Viele Kemmerner waren erwartungsvoll in den Festgottesdienst gekommen, um die Weihe der Orgel durch Domkapitular Peter Wünsche mitzuerleben und die Orgel das erste Mal zu hören - und wurden nicht enttäuscht. Domorganist Professor Markus Willinger begleitete die Liturgie persönlich am Spieltisch der neuen Orgel. Im Anschluss gab es auf dem Kirchenvorplatz eine Agape für die Bevölkerung, während der Musikverein Kemmern aufspielte.
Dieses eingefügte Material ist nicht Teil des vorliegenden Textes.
===== src/hdl/dsrgs_pkg.sv =====
package dsrgs_pkg;

   localparam int ANGLE_W     = 8;
   localparam int PULSE_W     = 12;
   localparam int KIND_W      = 4;
   localparam int DELAY_W     = 8;
   localparam int PC_W        = 4;
   localparam int SEG_W       = 4;
   localparam int CSR_IDX_W   = 1;
   localparam int NUM_W       = 20;
   localparam int RECIP_W     = 21;
   localparam int RECIP_SHIFT = 28;
   localparam int PROD_W      = NUM_W + RECIP_W;
   localparam int QUOT_W      = PROD_W - RECIP_SHIFT;

   localparam logic [ANGLE_W-1:0] ANGLE_FULL = 8'd180;
   localparam logic [ANGLE_W-1:0] ANGLE_HOME = 8'd90;
   // floor(2^28 / 180)
   localparam logic [RECIP_W-1:0] RECIP_180  = 21'd1491308;

   localparam logic [PULSE_W-1:0] PULSE_MIN_RST = 12'd500;
   localparam logic [PULSE_W-1:0] PULSE_MAX_RST = 12'd2500;

   localparam logic AXIS_H = 1'b0;
   localparam logic AXIS_V = 1'b1;

   typedef enum logic [KIND_W-1:0] {
      KIND_TICK     = 4'd0,
      KIND_SET_H    = 4'd1,
      KIND_SET_V    = 4'd2,
      KIND_SET_BOTH = 4'd3,
      KIND_RAMP_H   = 4'd4,
      KIND_RAMP_V   = 4'd5,
      KIND_WAG      = 4'd6,
      KIND_SLOW_WAG = 4'd7,
      KIND_DROOP    = 4'd8,
      KIND_PERK     = 4'd9
   } kind_type;

   typedef enum logic [2:0] {
      PROG_RAMP     = 3'd0,
      PROG_WAG      = 3'd1,
      PROG_SLOW_WAG = 3'd2,
      PROG_DROOP    = 3'd3,
      PROG_PERK     = 3'd4
   } prog_type;

   typedef enum logic [CSR_IDX_W-1:0] {
      CSR_PULSE_MIN = 1'd0,
      CSR_PULSE_MAX = 1'd1
   } csr_idx_type;

   typedef struct packed {
      logic               valid;
      logic               axis;
      logic [ANGLE_W-1:0] target;
      logic [DELAY_W-1:0] delay;
   } seg_type;

   typedef enum logic [2:0] {
      OP_DECODE,
      OP_ADVANCE,
      OP_PMUL,
      OP_PRECIP,
      OP_PFIX,
      OP_RESULT
   } op_type;

   typedef enum logic [1:0] {
      JC_NEXT,
      JC_IF_NOT_ADV,
      JC_IF_SKIP
   } jc_type;

   typedef struct packed {
      op_type          op;
      logic            axis;
      jc_type          jc;
      logic [PC_W-1:0] target;
   } uword_type;

   typedef struct packed {
      logic mul;
      logic recip;
   } pulse_ctl_type;

   typedef struct packed {
      logic [ANGLE_W-1:0] h_angle;
      logic [ANGLE_W-1:0] v_angle;
      logic [PULSE_W-1:0] h_pulse_us;
      logic [PULSE_W-1:0] v_pulse_us;
      logic               busy_res;
      logic               status;
      logic               moved;
   } rsp_data_type;

   function automatic seg_type mk_seg(logic axis, logic [ANGLE_W-1:0] target,
                                      logic [DELAY_W-1:0] delay);
      seg_type s;
      s.valid  = 1'b1;
      s.axis   = axis;
      s.target = target;
      s.delay  = delay;
      return s;
   endfunction

   // gesture segment tables; ramp segment comes from registers
   function automatic seg_type seg_rom(prog_type prog, logic [SEG_W-1:0] idx);
      seg_type s;
      s = '0;
      unique case (prog)
         PROG_WAG: begin
            unique case (idx)
               4'd0:             s = mk_seg(AXIS_V, 8'd110, 8'd10);
               4'd1, 4'd3, 4'd5: s = mk_seg(AXIS_H, 8'd55, 8'd8);
               4'd2, 4'd4, 4'd6: s = mk_seg(AXIS_H, 8'd125, 8'd8);
               4'd7:             s = mk_seg(AXIS_H, ANGLE_HOME, 8'd10);
               4'd8:             s = mk_seg(AXIS_V, ANGLE_HOME, 8'd10);
               default:          s = '0;
            endcase
         end
         PROG_SLOW_WAG: begin
            unique case (idx)
               4'd0, 4'd2: s = mk_seg(AXIS_H, 8'd65, 8'd18);
               4'd1, 4'd3: s = mk_seg(AXIS_H, 8'd115, 8'd18);
               4'd4:       s = mk_seg(AXIS_H, ANGLE_HOME, 8'd20);
               default:    s = '0;
            endcase
         end
         PROG_DROOP: begin
            unique case (idx)
               4'd0:    s = mk_seg(AXIS_H, ANGLE_HOME, 8'd15);
               4'd1:    s = mk_seg(AXIS_V, 8'd20, 8'd20);
               default: s = '0;
            endcase
         end
         PROG_PERK: begin
            unique case (idx)
               4'd0:    s = mk_seg(AXIS_H, ANGLE_HOME, 8'd10);
               4'd1:    s = mk_seg(AXIS_V, 8'd160, 8'd10);
               default: s = '0;
            endcase
         end
         default: s = '0;
      endcase
      return s;
   endfunction

   function automatic uword_type mk_uword(op_type op, logic axis, jc_type jc,
                                          logic [PC_W-1:0] target);
      uword_type w;
      w.op     = op;
      w.axis   = axis;
      w.jc     = jc;
      w.target = target;
      return w;
   endfunction

   // control store
   function automatic uword_type ucode_rom(logic [PC_W-1:0] pc);
      uword_type w;
      unique case (pc)
         4'd0:    w = mk_uword(OP_DECODE,  AXIS_H, JC_IF_NOT_ADV, 4'd2);
         4'd1:    w = mk_uword(OP_ADVANCE, AXIS_H, JC_IF_SKIP,    4'd1);
         4'd2:    w = mk_uword(OP_PMUL,    AXIS_H, JC_NEXT,       4'd0);
         4'd3:    w = mk_uword(OP_PRECIP,  AXIS_H, JC_NEXT,       4'd0);
         4'd4:    w = mk_uword(OP_PFIX,    AXIS_H, JC_NEXT,       4'd0);
         4'd5:    w = mk_uword(OP_PMUL,    AXIS_V, JC_NEXT,       4'd0);
         4'd6:    w = mk_uword(OP_PRECIP,  AXIS_V, JC_NEXT,       4'd0);
         4'd7:    w = mk_uword(OP_PFIX,    AXIS_V, JC_NEXT,       4'd0);
         default: w = mk_uword(OP_RESULT,  AXIS_H, JC_NEXT,       4'd0);
      endcase
      return w;
   endfunction

endpackage


===== src/hdl/dsrgs_if.sv =====
interface dsrgs_req_if;
   logic                          valid;
   logic                          ready;
   logic [dsrgs_pkg::KIND_W-1:0]  kind;
   logic [dsrgs_pkg::ANGLE_W-1:0] angle;
   logic [dsrgs_pkg::DELAY_W-1:0] step_delay;

   modport source (output valid, kind, angle, step_delay, input ready);
   modport sink   (input valid, kind, angle, step_delay, output ready);
endinterface

interface dsrgs_rsp_if;
   logic                          valid;
   logic                          ready;
   logic [dsrgs_pkg::ANGLE_W-1:0] h_angle;
   logic [dsrgs_pkg::ANGLE_W-1:0] v_angle;
   logic [dsrgs_pkg::PULSE_W-1:0] h_pulse_us;
   logic [dsrgs_pkg::PULSE_W-1:0] v_pulse_us;
   logic                          busy_res;
   logic                          status;
   logic                          moved;

   modport source (output valid, h_angle, v_angle, h_pulse_us, v_pulse_us,
                   busy_res, status, moved, input ready);
   modport sink   (input valid, h_angle, v_angle, h_pulse_us, v_pulse_us,
                   busy_res, status, moved, output ready);
endinterface

interface dsrgs_csr_if;
   logic                            valid;
   logic                            ready;
   logic [dsrgs_pkg::CSR_IDX_W-1:0] index;
   logic [dsrgs_pkg::PULSE_W-1:0]   data;

   modport source (output valid, index, data, input ready);
   modport sink   (input valid, index, data, output ready);
endinterface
In insgesamt vier jeweils halbstündigen Führungen erklärte Orgelbauer Sebastian Kurig die Funktionsweise und die Besonderheiten der relativ "kleinen" und kompakten Orgel. So konnte jeder auch einmal in das Innere der Orgel blicken und an Beispielen die verschiedenen Stimmen der Orgel einzeln und in Kombination hören.
Simon Sennefelder, ein Organist aus Breitengüßbach, durfte sich auch gleich an das Manual setzen, um Sebastian Kurigs Ausführungen an der Orgel zu demonstrieren. Er war sichtlich angetan: "Spielen lässt sie sich wirklich gut." Ein waschechter Kemmerner, der nach dem Krieg selbst noch den Blasebalg treten musste, zog direkt den Vergleich zur alten Orgel: "Da liegen Welten zu der vorherigen Orgel. Und dass das Geld gut angelegt ist, sieht und hört man gleich."
Thomas Bittner, Organist in Kemmern und Mitglied des Orgelausschusses, findet das Spielgefühl auf der neuen Orgel "überwältigend, beziehungsweise besser trifft es: mächtig. Der Organist hat nun die Macht, Klangfarben und Ausdruck in sein Spiel zu bringen." Markus Willinger äußerte sich ebenfalls hoch zufrieden über das gute Miteinander bei der Konzeption und der Ausführung, aber auch über das Endergebnis: "Alles an Akustik ist ausgeschöpft, das war nicht leicht, ist aber sehr gut gelungen."